**Description of the task**. Leaving nothing out, set down all the data exactly.
————
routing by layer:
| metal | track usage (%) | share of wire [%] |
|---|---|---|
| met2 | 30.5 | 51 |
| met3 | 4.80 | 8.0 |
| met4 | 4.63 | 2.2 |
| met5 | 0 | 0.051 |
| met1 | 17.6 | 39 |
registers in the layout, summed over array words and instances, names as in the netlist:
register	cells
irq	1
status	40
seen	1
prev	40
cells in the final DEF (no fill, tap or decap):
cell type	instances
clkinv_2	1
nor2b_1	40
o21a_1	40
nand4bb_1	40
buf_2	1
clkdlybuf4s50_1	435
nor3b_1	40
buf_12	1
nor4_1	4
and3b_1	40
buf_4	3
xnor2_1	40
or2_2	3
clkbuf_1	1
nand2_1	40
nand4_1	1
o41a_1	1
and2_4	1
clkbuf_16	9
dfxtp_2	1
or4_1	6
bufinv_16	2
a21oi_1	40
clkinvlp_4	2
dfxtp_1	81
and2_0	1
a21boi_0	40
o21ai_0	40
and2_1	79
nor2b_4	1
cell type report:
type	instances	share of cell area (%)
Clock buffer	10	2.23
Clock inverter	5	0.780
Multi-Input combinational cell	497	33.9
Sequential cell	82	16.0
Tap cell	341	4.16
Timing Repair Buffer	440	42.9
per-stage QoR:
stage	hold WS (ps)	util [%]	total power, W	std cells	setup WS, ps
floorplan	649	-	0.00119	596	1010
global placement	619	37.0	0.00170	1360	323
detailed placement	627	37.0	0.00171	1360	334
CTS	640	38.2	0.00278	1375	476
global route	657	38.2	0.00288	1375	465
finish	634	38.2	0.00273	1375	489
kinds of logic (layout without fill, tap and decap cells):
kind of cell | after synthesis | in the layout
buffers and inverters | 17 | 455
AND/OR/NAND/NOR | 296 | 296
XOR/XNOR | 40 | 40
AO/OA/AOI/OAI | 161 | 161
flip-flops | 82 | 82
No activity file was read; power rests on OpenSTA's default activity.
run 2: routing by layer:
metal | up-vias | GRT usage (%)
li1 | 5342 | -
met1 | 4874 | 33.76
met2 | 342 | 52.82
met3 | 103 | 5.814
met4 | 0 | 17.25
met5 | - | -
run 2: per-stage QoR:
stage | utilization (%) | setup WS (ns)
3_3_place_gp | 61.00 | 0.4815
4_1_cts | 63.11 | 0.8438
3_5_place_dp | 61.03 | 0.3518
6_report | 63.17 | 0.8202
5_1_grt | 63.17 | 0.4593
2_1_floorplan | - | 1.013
————
**Result for this task**.
routing by layer:
| metal | track usage (%) | share of wire [%] |
|---|---|---|
| met2 | 30.5 | 51 |
| met3 | 4.80 | 8.0 |
| met4 | 4.63 | 2.2 |
| met5 | 0 | 0.051 |
| met1 | 17.6 | 39 |
registers in the layout, summed over array words and instances, names as in the netlist:
register	cells
irq	1
status	40
seen	1
prev	40
cells in the final DEF (no fill, tap or decap):
cell type	instances
clkinv_2	1
nor2b_1	40
o21a_1	40
nand4bb_1	40
buf_2	1
clkdlybuf4s50_1	435
nor3b_1	40
buf_12	1
nor4_1	4
and3b_1	40
buf_4	3
xnor2_1	40
or2_2	3
clkbuf_1	1
nand2_1	40
nand4_1	1
o41a_1	1
and2_4	1
clkbuf_16	9
dfxtp_2	1
or4_1	6
bufinv_16	2
a21oi_1	40
clkinvlp_4	2
dfxtp_1	81
and2_0	1
a21boi_0	40
o21ai_0	40
and2_1	79
nor2b_4	1
cell type report:
type	instances	share of cell area (%)
Clock buffer	10	2.23
Clock inverter	5	0.780
Multi-Input combinational cell	497	33.9
Sequential cell	82	16.0
Tap cell	341	4.16
Timing Repair Buffer	440	42.9
per-stage QoR:
stage	hold WS (ps)	util [%]	total power, W	std cells	setup WS, ps
floorplan	649	-	0.00119	596	1010
global placement	619	37.0	0.00170	1360	323
detailed placement	627	37.0	0.00171	1360	334
CTS	640	38.2	0.00278	1375	476
global route	657	38.2	0.00288	1375	465
finish	634	38.2	0.00273	1375	489
kinds of logic (layout without fill, tap and decap cells):
kind of cell | after synthesis | in the layout
buffers and inverters | 17 | 455
AND/OR/NAND/NOR | 296 | 296
XOR/XNOR | 40 | 40
AO/OA/AOI/OAI | 161 | 161
flip-flops | 82 | 82
No activity file was read; power rests on OpenSTA's default activity.
run 2: routing by layer:
metal | up-vias | GRT usage (%)
li1 | 5342 | -
met1 | 4874 | 33.76
met2 | 342 | 52.82
met3 | 103 | 5.814
met4 | 0 | 17.25
met5 | - | -
run 2: per-stage QoR:
stage | utilization (%) | setup WS (ns)
3_3_place_gp | 61.00 | 0.4815
4_1_cts | 63.11 | 0.8438
3_5_place_dp | 61.03 | 0.3518
6_report | 63.17 | 0.8202
5_1_grt | 63.17 | 0.4593
2_1_floorplan | - | 1.013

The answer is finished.